The widow tried to engage him in conversation but while he wanted to taunt the woman, he kept missing half the words as he tried to figure out what to do. He loved his daughter, always and forever, there was no doubt about that. It should be an easy choice, but there was so much anger burning through him that it felt impossible to just let the anger go, especially without taking any revenge. The widow was now just staring at him, most likely because she had just asked him a question. A question that he hadn't heard and at the moment could care less about at the moment with this monumental decision in front of him. He turned to face the woman again; she was a woman that might be able to understand. Normally he would never reveal his cards this way, but he needed a second opinion.

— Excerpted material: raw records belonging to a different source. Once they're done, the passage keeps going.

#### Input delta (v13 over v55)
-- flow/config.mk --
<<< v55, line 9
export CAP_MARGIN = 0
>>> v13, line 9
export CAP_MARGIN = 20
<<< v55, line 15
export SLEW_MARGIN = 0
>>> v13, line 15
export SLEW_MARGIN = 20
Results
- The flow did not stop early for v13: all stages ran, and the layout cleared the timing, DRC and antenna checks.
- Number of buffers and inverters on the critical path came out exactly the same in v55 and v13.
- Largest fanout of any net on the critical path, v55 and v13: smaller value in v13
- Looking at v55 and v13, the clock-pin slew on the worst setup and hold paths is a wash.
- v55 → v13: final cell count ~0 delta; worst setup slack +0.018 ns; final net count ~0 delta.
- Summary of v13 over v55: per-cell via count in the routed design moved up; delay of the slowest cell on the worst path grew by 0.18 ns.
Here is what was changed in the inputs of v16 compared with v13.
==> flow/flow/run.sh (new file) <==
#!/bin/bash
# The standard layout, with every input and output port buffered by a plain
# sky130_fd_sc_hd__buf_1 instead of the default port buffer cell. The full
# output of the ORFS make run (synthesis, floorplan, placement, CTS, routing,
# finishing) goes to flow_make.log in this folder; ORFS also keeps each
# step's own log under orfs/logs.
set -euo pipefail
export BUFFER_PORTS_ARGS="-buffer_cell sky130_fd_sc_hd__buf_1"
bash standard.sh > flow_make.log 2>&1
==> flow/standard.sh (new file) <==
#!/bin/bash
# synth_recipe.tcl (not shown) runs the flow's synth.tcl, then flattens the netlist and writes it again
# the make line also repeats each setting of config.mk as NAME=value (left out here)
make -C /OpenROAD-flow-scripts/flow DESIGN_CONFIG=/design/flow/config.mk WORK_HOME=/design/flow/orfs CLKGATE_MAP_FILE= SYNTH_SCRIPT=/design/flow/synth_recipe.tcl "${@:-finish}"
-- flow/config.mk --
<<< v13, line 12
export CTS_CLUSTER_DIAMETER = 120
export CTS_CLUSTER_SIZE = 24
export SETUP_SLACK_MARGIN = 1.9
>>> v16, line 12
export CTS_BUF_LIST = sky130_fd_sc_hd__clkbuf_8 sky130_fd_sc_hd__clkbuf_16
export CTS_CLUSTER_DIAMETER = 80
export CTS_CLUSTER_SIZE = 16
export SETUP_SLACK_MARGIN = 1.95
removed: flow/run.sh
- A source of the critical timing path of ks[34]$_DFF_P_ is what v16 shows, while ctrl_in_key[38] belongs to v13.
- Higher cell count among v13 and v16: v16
This design comes from an exercise in tuning for a short achievable clock period and few clock cycles on the open sky130 flow, not from production work.
Only simulation tests tie the RTL to the original design; equivalence was not proved.
Power figures rest on the tool's default switching activity, not on a simulated workload.

[design.v]
module mux4x1_4bit (
    input  wire [3:0] in0,
    input  wire [3:0] in1,
    input  wire [3:0] in2,
    input  wire [3:0] in3,
    input  wire [1:0] sel,
    output reg  [3:0] out
);
    always @(*) begin
        case (sel)
            2'b00: out = in0;
            2'b01: out = in1;
            2'b10: out = in2;
            2'b11: out = in3;
        endcase
    end
endmodule 
module mux4x1_32bit (
    input  [31:0] in0,
    input  [31:0] in1,
    input  [31:0] in2,
    input  [31:0] in3,
    input  [1:0]  sel,
    output reg [31:0] out
);
    always @(*) begin
        case (sel)
            2'b00: out = in0;
            2'b01: out = in1;
            2'b10: out = in2;
            2'b11: out = in3;
            default: out = 32'b0;
        endcase
    end
endmodule
From an optimization exercise on the open Yosys and OpenROAD flow, aimed at small area, a short achievable clock period and few clock cycles per item; shortcuts taken in it are not production practice.
The RTL was checked by simulation tests, not by an equivalence proof against the original design.
Power figures rest on the tool's default switching activity, not on a simulated workload.

==> flow/standard.sh <==
#!/bin/bash
# synth_recipe.tcl (not shown) runs the flow's synth.tcl, then flattens the netlist and writes it again
# the make line also repeats each setting of config.mk as NAME=value (left out here)
make -C /OpenROAD-flow-scripts/flow DESIGN_CONFIG=/design/flow/config.mk WORK_HOME=/design/flow/orfs CLKGATE_MAP_FILE= SYNTH_SCRIPT=/design/flow/synth_recipe.tcl "${@:-finish}"
==> flow/design.v <==
module bmac #(parameter YW = 23, parameter AW = 34) (
    input  [5:0]    one,
    input  [5:0]    two,
    input  [5:0]    neg,
    input  [YW-1:0] y,
    input  [AW-1:0] acc,
    output [AW-1:0] z
);
    localparam N = YW + 1;
    wire [N-1:0] y1 = {y[YW-1], y};
    wire [N-1:0] y2 = {y, 1'b0};
    wire [AW-1:0] u0, u1, u2, u3, u4, u5;
    genvar i;
    generate for (i = 0; i < 6; i = i + 1) begin : g_pp
        wire [N-1:0] mag = ({N{one[i]}} & y1) | ({N{two[i]}} & y2);
        wire [N-1:0] v = mag ^ {N{neg[i]}};
        wire [N-1:0] u = {~v[N-1], v[N-2:0]};
        wire [AW-1:0] ush = {{AW{1'b0}}, u} << (2*i);
        if (i == 0) assign u0 = ush;
        if (i == 1) assign u1 = ush;
        if (i == 2) assign u2 = ush;
        if (i == 3) assign u3 = ush;
        if (i == 4) assign u4 = ush;
        if (i == 5) assign u5 = ush;
    end endgenerate
    wire [AW-1:0] negs = {{AW{1'b0}}, neg[5], 1'b0, neg[4], 1'b0, neg[3], 1'b0, neg[2], 1'b0, neg[1], 1'b0, neg[0]};
    wire [AW+12:0] kfull = ({{(AW+13){1'b0}}} - ({{(AW+13){1'b0}}, 11'd1365} << (N-1)));
    wire [AW-1:0] kc = kfull[AW-1:0];
    assign z = acc + u0 + u1 + u2 + u3 + u4 + u5 + negs + kc;
endmodule
Context: an optimization exercise on an open-source flow, tuned for small area. The choices shown serve that exercise and are no tape-out recipe. The RTL was checked by simulation tests, not by an equivalence proof against the original design. In this run the design's own scripts or RTL, not TritonCTS, make the clock network. The flow treats the clock pin as an ideal source. Dropping or thinning the clock tree relies on that and would not hold on a real chip. Power and IR drop assume default switching activity.

**flow/config.mk**
```make
export PLATFORM = sky130hd
export DESIGN_NAME = mdc_if_top
export DESIGN_NICKNAME = mdc_if_top
export VERILOG_FILES = /design/flow/design.v
export SDC_FILE = /design/flow/constraint.sdc
export NUM_CORES = 4
export LEC_CHECK = 0
export CAP_MARGIN = 0
export CORE_MARGIN = 2
export CORE_UTILIZATION = 40
export GPL_TIMING_DRIVEN = 0
export SLEW_MARGIN = 0
```
**flow/flow/clock_tree.tcl**
```tcl
# Replace the clock tree CTS built with a one-level tree: the clock port
# drives a few buffers, each placed at the centre of the flip-flops it
# drives, the flip-flops split into compact groups by position. For each candidate
# in CLKTREE_CANDIDATES ("count cell extra" triples, extra loosening the
# balance of the groups), the buffer of any group whose
# estimated clock-pin slew is over CLKTREE_MAX_SLEW (ns) is upsized until
# none is; the candidate with the smallest buffer area is kept.
set block [ord::get_db_block]
set db [ord::get_db]
set clk_port_net [$block findNet $::env(CLKTREE_PORT)]

proc tree_cells {root} {
  # buffers and sinks below root
  set sinks {}; set bufs {}
  set todo [list $root]
  while {[llength $todo]} {
    set net [lindex $todo 0]
    set todo [lrange $todo 1 end]
    foreach it [$net getITerms] {
      if {[$it isOutputSignal]} { continue }
      set inst [$it getInst]
      set mname [[$inst getMaster] getName]
      if {[regexp {^sky130_fd_sc_hd__(clkbuf|clkinv|buf|inv|clkdlybuf)} $mname]} {
        if {[lsearch $bufs $inst] < 0} {
          lappend bufs $inst
          foreach o [$inst getITerms] {
            if {[$o isOutputSignal]} { lappend todo [$o getNet] }
          }
        }
      } else {
        lappend sinks $it
      }
    }
  }
  return [list $sinks $bufs]
}

proc rip_tree {root} {
  lassign [tree_cells $root] sinks bufs
  foreach b $bufs {
    set onets {}
    foreach o [$b getITerms] {
      if {[$o isOutputSignal]} { lappend onets [$o getNet] }
    }
    foreach it [$b getITerms] { $it disconnect }
    odb::dbInst_destroy $b
    foreach n $onets {
      if {$n != "NULL" && $n != $root} { odb::dbNet_destroy $n }
    }
  }
  foreach it $sinks { $it disconnect }
  return $sinks
}

proc split_groups {items k} {
  if {$k <= 1} { return [list $items] }
  set xs {}; set ys {}
  foreach e $items { lappend xs [lindex $e 0]; lappend ys [lindex $e 1] }
  set xs [lsort -integer $xs]; set ys [lsort -integer $ys]
  set axis [expr {([lindex $xs end] - [lindex $xs 0]) >= ([lindex $ys end] - [lindex $ys 0]) ? 0 : 1}]
  set items [lsort -integer -index $axis $items]
  set k1 [expr {$k / 2}]
  set n1 [expr {[llength $items] * $k1 / $k}]
  return [concat [split_groups [lrange $items 0 [expr {$n1 - 1}]] $k1] \
                 [split_groups [lrange $items $n1 end] [expr {$k - $k1}]]]
}

# refine the groups: balanced k-means (each group at most ceil(n/k) + extra
# sinks),
# assigning the closest sink-centre pairs first, starting from the bisection
proc kmeans_groups {items k extra} {
  set groups [split_groups $items $k]
  set n [llength $items]
  set cap [expr {($n + $k - 1) / $k + $extra}]
  for {set round 0} {$round < 20} {incr round} {
    set centres {}
    foreach grp $groups {
      set sx 0; set sy 0
      foreach e $grp { set sx [expr {$sx + [lindex $e 0]}]; set sy [expr {$sy + [lindex $e 1]}] }
      lappend centres [list [expr {$sx / [llength $grp]}] [expr {$sy / [llength $grp]}]]
    }
    set pairs {}
    for {set i 0} {$i < $n} {incr i} {
      set e [lindex $items $i]
      for {set g 0} {$g < $k} {incr g} {
        set c [lindex $centres $g]
        lappend pairs [list [expr {abs([lindex $e 0] - [lindex $c 0]) + abs([lindex $e 1] - [lindex $c 1])}] $i $g]
      }
    }
    set pairs [lsort -integer -index 0 $pairs]
    set done {}
    set count [lrepeat $k 0]
    set new [lrepeat $k {}]
    foreach pr $pairs {
      lassign $pr d i g
      if {[dict exists $done $i] || [lindex $count $g] >= $cap} { continue }
      dict set done $i 1
      lset count $g [expr {[lindex $count $g] + 1}]
      lset new $g [concat [lindex $new $g] [list [lindex $items $i]]]
    }
    if {$new eq $groups} { break }
    set groups $new
  }
  return $groups
}

proc build_tree {root sinks cells extra} {
  set block [ord::get_db_block]
  set items {}
  foreach it $sinks {
    set box [[$it getInst] getBBox]
    lappend items [list [expr {([$box xMin] + [$box xMax]) / 2}] [expr {([$box yMin] + [$box yMax]) / 2}] $it]
  }
  set nbuf [llength $cells]
  set groups [kmeans_groups $items $nbuf $extra]
  set result {}
  for {set g 0} {$g < $nbuf} {incr g} {
    set grp [lindex $groups $g]
    set master [[ord::get_db] findMaster [lindex $cells $g]]
    set net [odb::dbNet_create $block "clknet_leaf_$g"]
    $net setSigType CLOCK
    set inst [odb::dbInst_create $block $master "clkbuf_leaf_$g"]
    [$inst findITerm A] connect $root
    [$inst findITerm X] connect $net
    set sx 0; set sy 0
    set gs {}
    foreach e $grp {
      [lindex $e 2] connect $net
      lappend gs [lindex $e 2]
      set sx [expr {$sx + [lindex $e 0]}]
      set sy [expr {$sy + [lindex $e 1]}]
    }
    set cnt [llength $grp]
    $inst setLocation [expr {$sx / $cnt}] [expr {$sy / $cnt}]
    $inst setPlacementStatus PLACED
    lappend result [list $inst $gs]
  }
  return $result
}

proc max_clk_slew {sinks} {
  set mx 0
  foreach it $sinks {
    set pin [get_pins [[$it getInst] getName]/[[$it getMTerm] getName]]
    set s [get_property $pin slew_max]
    if {$s > $mx} { set mx $s }
  }
  return $mx
}

set upsize(sky130_fd_sc_hd__clkbuf_2) sky130_fd_sc_hd__clkbuf_4
set upsize(sky130_fd_sc_hd__clkbuf_4) sky130_fd_sc_hd__clkbuf_8
set upsize(sky130_fd_sc_hd__clkbuf_8) sky130_fd_sc_hd__clkbuf_16
proc cell_area {name} {
  set m [[ord::get_db] findMaster $name]
  return [expr {[$m getWidth] * [$m getHeight]}]
}

$clk_port_net setSigType CLOCK
set sinks [rip_tree $clk_port_net]
puts "clock_tree: [llength $sinks] sinks"
set best_cells {}
set best_area 0
foreach {nbuf cell extra} $::env(CLKTREE_CANDIDATES) {
  set cells [lrepeat $nbuf $cell]
  while 1 {
    set groups [build_tree $clk_port_net $sinks $cells $extra]
    detailed_placement
    estimate_parasitics -placement
    set worst -1; set worst_slew 0
    for {set g 0} {$g < $nbuf} {incr g} {
      set s [max_clk_slew [lindex $groups $g 1]]
      puts "clock_tree: trying $cells: group $g ([llength [lindex $groups $g 1]] sinks) estimated slew $s"
      if {$s > $::env(CLKTREE_MAX_SLEW) && $s > $worst_slew} { set worst $g; set worst_slew $s }
    }
    set sinks [rip_tree $clk_port_net]
    if {$worst < 0} { break }
    set c [lindex $cells $worst]
    if {![info exists upsize($c)]} { set cells {}; break }
    lset cells $worst $upsize($c)
  }
  if {[llength $cells] == 0} { continue }
  set area 0
  foreach c $cells { set area [expr {$area + [cell_area $c]}] }
  puts "clock_tree: candidate $nbuf x $cell (extra $extra) gives $cells, area $area"
  if {[llength $best_cells] == 0 || $area < $best_area} {
    set best_cells $cells
    set best_extra $extra
    set best_area $area
  }
}
puts "clock_tree: using $best_cells"
set groups [build_tree $clk_port_net $sinks $best_cells $best_extra]
detailed_placement
estimate_parasitics -placement
for {set g 0} {$g < [llength $best_cells]} {incr g} {
  puts "clock_tree: [[lindex $groups $g 0] getName] ([lindex $best_cells $g]) drives [llength [lindex $groups $g 1]] sinks, estimated slew [max_clk_slew [lindex $groups $g 1]]"
}
check_placement -verbose
estimate_parasitics -placement
repair_timing -hold
detailed_placement
check_placement -verbose
report_clock_skew
```
**flow/flow/abc5.script**
```
strash
collapse
strash
&get -n
&deepsyn -T 20
&dch -f
&nf -R 1000
&put
```
**flow/flow/abc1.script**
```
strash
&get -n
&deepsyn -T 20
&dch -f
&nf -R 1000
&put
```
**flow/flow/run.sh**
```bash
#!/bin/bash
set -euo pipefail
W=$PWD
R=$W/orfs/results/sky130hd/mdc_if_top/base

# 1. standard synthesis, unchanged
bash standard.sh synth > 01_synth_standard.log 2>&1

# 2. re-map the combinational cells for area; flip-flops keep names and cells.
#    Two starting points: the standard synthesis netlist, and the RTL
#    synthesized directly with its flip-flops renamed to the standard names.
cp $R/1_2_yosys.v $W/synth_standard.v
starts="$W/synth_standard.v"
if RTL_IN=$W/design.v RTL_OUT=$W/synth_rtl_raw.v yosys -c $W/flow/rtl_synth.tcl > 02a_rtl_synth.log 2>&1 &&
   python3 $W/flow/rename_flops.py $W/synth_standard.v $W/synth_rtl_raw.v $W/synth_rtl.v > 02b_rename_flops.log 2>&1; then
  starts="$starts $W/synth_rtl.v"
fi
best=""
best_area=""
k=0
for start in $starts; do
  k=$((k + 1))
  SYNTH_IN=$start SYNTH_OUT=$W/synth_remap$k.v \
    ABC_SCRIPTS="$(ls $W/flow/abc*.script | tr '\n' ' ')" REMAP_PASSES=1 \
    yosys -c $W/flow/remap.tcl > 02c_remap$k.log 2>&1 || continue
  area=$(sed -n "s/.*Chip area for module '.mdc_if_top': \([0-9.]*\).*/\1/p" $W/synth_remap$k.v.stat)
  echo "start $start: area $area" >> 02d_remap_choice.log
  if [ -z "$best" ] || awk "BEGIN {exit !($area < $best_area)}"; then
    best=$W/synth_remap$k.v
    best_area=$area
  fi
done
echo "kept $best ($best_area)" >> 02d_remap_choice.log
cp $best $W/synth_remap.v
cp $W/synth_remap.v $R/1_2_yosys.v
rm -f $R/1_synth.odb $R/1_synth.sdc

# 3. the rest of the standard flow
export BUFFER_PORTS_ARGS="-buffer_cell sky130_fd_sc_hd__buf_1"
export CTS_ARGS="-sink_clustering_enable -repair_clock_nets -dont_use_dummy_load -root_buf sky130_fd_sc_hd__clkbuf_4 -buf_list sky130_fd_sc_hd__clkbuf_4"
export POST_CTS_TCL=$W/flow/clock_tree.tcl CLKTREE_CANDIDATES="2 sky130_fd_sc_hd__clkbuf_8 0 2 sky130_fd_sc_hd__clkbuf_8 2 3 sky130_fd_sc_hd__clkbuf_4 0 4 sky130_fd_sc_hd__clkbuf_4 0 4 sky130_fd_sc_hd__clkbuf_4 1 4 sky130_fd_sc_hd__clkbuf_4 2 4 sky130_fd_sc_hd__clkbuf_4 3 5 sky130_fd_sc_hd__clkbuf_4 0" CLKTREE_MAX_SLEW=0.12 CLKTREE_PORT=clk_8_3mhz
bash standard.sh > 03_layout.log 2>&1
```
**flow/flow/rtl_synth.tcl**
```tcl
# A second starting point for the area re-mapping: the RTL synthesized
# directly (flattened, without the fsm and share passes, as the standard
# synthesis does), its flip-flops mapped to the same cells. rename_flops.py
# then gives each flip-flop the name the standard synthesis gave it.
yosys -import
set lib /OpenROAD-flow-scripts/flow/platforms/sky130hd/lib/sky130_fd_sc_hd__tt_025C_1v80.lib
read_liberty -lib $lib
read_verilog $::env(RTL_IN)
synth -top mdc_if_top -flatten -nofsm -noshare
dfflibmap -liberty $lib -dont_use *probe* -dont_use *lpflow*
opt
abc -liberty $lib -dont_use *probe* -dont_use *lpflow*
opt_clean -purge
check -assert
write_verilog -noattr -nohex -nodec $::env(RTL_OUT)
```
**flow/flow/remap.tcl**
```tcl
# Re-map the combinational logic of the standard synthesis netlist for
# minimum area: each ABC script in ABC_SCRIPTS is tried and the smallest
# result kept. Each pass re-maps the smallest netlist of the pass before,
# for REMAP_PASSES passes, and the smallest netlist of all passes is kept. Flip-flop cells are
# black boxes throughout, so their instance names, cell types and
# connections stay as the standard synthesis made them.
yosys -import
set lib /OpenROAD-flow-scripts/flow/platforms/sky130hd/lib/sky130_fd_sc_hd__tt_025C_1v80.lib

proc load_gates {lib file} {
  design -reset
  read_liberty -ignore_miss_func $lib
  blackbox sky130_fd_sc_hd__df* sky130_fd_sc_hd__edf* sky130_fd_sc_hd__sdf* sky130_fd_sc_hd__dl*
  read_verilog $file
  hierarchy -top mdc_if_top
  flatten
  opt -purge
}

set best_area 1e18
set best_file ""
set cur $::env(SYNTH_IN)
for {set pass 1} {$pass <= $::env(REMAP_PASSES)} {incr pass} {
  load_gates $lib $cur
  design -save base
  set pass_area 1e18
  set pass_file ""
  set i 0
  foreach script $::env(ABC_SCRIPTS) {
    incr i
    design -load base
    abc -liberty $lib -dont_use *probe* -dont_use *lpflow* -script $script
    opt_clean -purge
    set st [tee -q -s result.string stat -liberty $lib]
    regexp {Chip area for module '\\mdc_if_top': ([0-9.]+)} $st -> area
    puts "remap: pass $pass $script area $area"
    if {$area < $pass_area} {
      set pass_area $area
      set pass_file $::env(SYNTH_OUT).pass${pass}_try$i.v
      write_verilog -noattr -selected -nohex -nodec $pass_file
    }
  }
  if {$pass_area < $best_area} {
    set best_area $pass_area
    set best_file $pass_file
  }
  puts "remap: after pass $pass best $best_file area $best_area"
  set cur $pass_file
}

design -reset
read_liberty -lib $lib
read_verilog $best_file
hierarchy -top mdc_if_top
opt_clean -purge
yosys rename -hide w:*.*
opt_clean -purge
hilomap -singleton -hicell sky130_fd_sc_hd__conb_1 HI -locell sky130_fd_sc_hd__conb_1 LO
insbuf -buf sky130_fd_sc_hd__buf_1 A X
opt_clean -purge
tee -o $::env(SYNTH_OUT).stat stat -liberty $lib
check -assert -mapped
write_verilog -noattr -nohex -nodec $::env(SYNTH_OUT)
```
**flow/flow/abc3.script**
```
strash
&get -n
&deepsyn -T 20
&dc2
&dch -f
&nf -R 1000
&put
```
**flow/standard.sh**
```bash
#!/bin/bash
# synth_recipe.tcl (not shown) runs the flow's synth.tcl, then flattens the netlist and writes it again
# the make line also repeats each setting of config.mk as NAME=value (left out here)
make -C /OpenROAD-flow-scripts/flow DESIGN_CONFIG=/design/flow/config.mk WORK_HOME=/design/flow/orfs CLKGATE_MAP_FILE= SYNTH_SCRIPT=/design/flow/synth_recipe.tcl "${@:-finish}"
```
**flow/constraint.sdc**
```tcl
create_clock -name core_clock -period 20.0 [get_ports {clk_8_3mhz}]
set_input_delay 4.0000 -clock core_clock [delete_from_list [all_inputs] [get_ports {clk_8_3mhz}]]
set_output_delay 4.0000 -clock core_clock [all_outputs]
set_load 0.01 [all_outputs]
```
**flow/flow/abc4.script**
```
strash
collapse
sop
fx
strash
&get -n
&deepsyn -T 20
&dch -f
&nf -R 1000
&put
```
Context: an optimization exercise on an open-source flow, tuned for small area, a short achievable clock period and few clock cycles. The choices shown serve that exercise and are no tape-out recipe.
Only simulation tests tie the RTL to the original design; equivalence was not proved.
The clock port is modelled as an ideal driver, which makes a skipped or thinned clock tree look cheaper than it is; a real chip needs a root buffer or a tree.
No activity file was given, so power comes from the tool's default toggle rates.

// AxisCrcChecker
module AxisCrcChecker(
  input        clock,
  input        reset,
  output       io_AxisSlv_ready,
  input        io_AxisSlv_valid,
  input        io_AxisSlv_bits_Tlast,
  input  [7:0] io_AxisSlv_bits_Tdata,
  input        io_AxisMst_ready,
  output       io_AxisMst_valid,
  output       io_AxisMst_bits_Tlast,
  output [7:0] io_AxisMst_bits_Tdata
);
clock: 15.0 ns
lec_check: 0
cap_margin: 40
core_margin: 2
core_utilization: 70
cts_buf_list: sky130_fd_sc_hd__clkbuf_16
cts_cluster_diameter: 100
cts_cluster_size: 30
place_density: 0.8
slew_margin: 40
synth_memory_max_bits: 16384
standard.sh (not shown) runs the stock make flow with config.mk's settings and CLKGATE_MAP_FILE= SYNTH_SCRIPT=/design/flow/synth_recipe.tcl, a recipe that flattens the netlist after the stock synthesis.
==> flow/flow/run.sh <==
#!/bin/bash
# Standard layout with these changes:
#  - the pins of each AXI4-Stream port are kept together (pins.tcl), and every
#    port gets a fast buffer (buf_4) instead of the default choice; timing
#    repair aims below the 15 ns constraint;
#  - during global placement, each flip-flop that drives an output port is
#    held next to its pin (placeio_early.tcl, unfix.tcl); after placement each
#    output port's buffer and its flip-flop are moved next to the pin
#    (placeio.tcl);
#  - after clock tree synthesis, the clock tree is rebuilt as a balanced tree
#    of four levels of inverters, the top level's four cells on the clock port
#    (ctree.tcl, ctree_build.tcl).
set -euo pipefail
export BUFFER_PORTS_ARGS="-buffer_cell sky130_fd_sc_hd__buf_4"
export SETUP_SLACK_MARGIN=11
export PRE_IO_PLACEMENT_TCL=$PWD/flow/pins.tcl
export PLACE_PINS_ARGS="-min_distance 8"
RES=orfs/results/$FLOW_PLATFORM/AxisCrcChecker/base
bash standard.sh $PWD/$RES/3_2_place_iop.odb > standard_iop.log 2>&1
openroad -no_init -exit flow/placeio_early.tcl > placeio_early.log 2>&1
bash standard.sh $PWD/$RES/3_3_place_gp.odb > standard_gp.log 2>&1
openroad -no_init -exit flow/unfix.tcl > unfix.log 2>&1
bash standard.sh place > standard_place.log 2>&1
openroad -no_init -exit flow/placeio.tcl > placeio.log 2>&1
bash standard.sh cts > standard_cts.log 2>&1
openroad -no_init -exit flow/ctree.tcl > ctree.log 2>&1
bash standard.sh > standard_finish.log 2>&1
Other scripts of this flow, unchanged in this note and not shown: flow/flow/ctree.tcl, flow/flow/ctree_build.tcl, flow/flow/pins.tcl, flow/flow/placeio.tcl, flow/flow/placeio_early.tcl, flow/flow/unfix.tcl
Testbench counts at the start, summed over its fixed seeds: cycles 46,406.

"Have you ever felt anger so all-consuming that you don't know what you're going to do if you can't get it out?" For a split second he saw a flicker of emotion but before he could figure it out it was gone. She doesn't answer, probably she thinks it's some kind of trick. He laughs because it's not. "You see I have this anger inside of me." Talking to the widow is probably a bad idea, she'll take this information and probably use it against him somehow, but he had to talk to someone and she is the only one around. "It burns so brightly, there's only way to get rid of it," he said, picturing blowing Odin into atoms or tearing his head clean off his neck. Though he could guess that she's probably thinking that he's talking about ruling Midgard. Midgard is really only a stepping stone to his true goal. He gritted his teeth in anger and frustration. He didn't know if he could give up his anger, his power, his motivation to keep living. But he also couldn't give up his daughter, his last blood kin that probably didn't want him dead. He looked at the red-headed woman again.
"Does anger tear you apart?
It wasn't long after their conversation that his team came to get him, to free him from the glass cage that had been his residence only for a short time. While he was captured he had been able to think, and also to figure out that his daughter had never actually been there and they had shared a sort of dream state.
He now had Thor trapped in his former prison with his finger over the button. One small gesture and Thor would plunge down to his probable death and Odin would feel a small part of his pain. The only problem was he was pretty sure that any more deaths, to his daughter, would be a sign that he was not choosing her, so he wavered for a moment.
It was the most important decision he would ever make. The most important choice in his life and he had to choose right. His finger inched it's way to the button, but his mind still hadn't been made up. There would be no going back once the decision was made. If he abandoned this he wouldn't be able to pick it back up again and Thanos would be angry, and Thanos was a terrifying being. That alone should be the reason for him to do it, but he his finger still hovered. If he was going to to continue they had to leave, he had to make the decision now. His eyes momentarily closed before he came to his decision.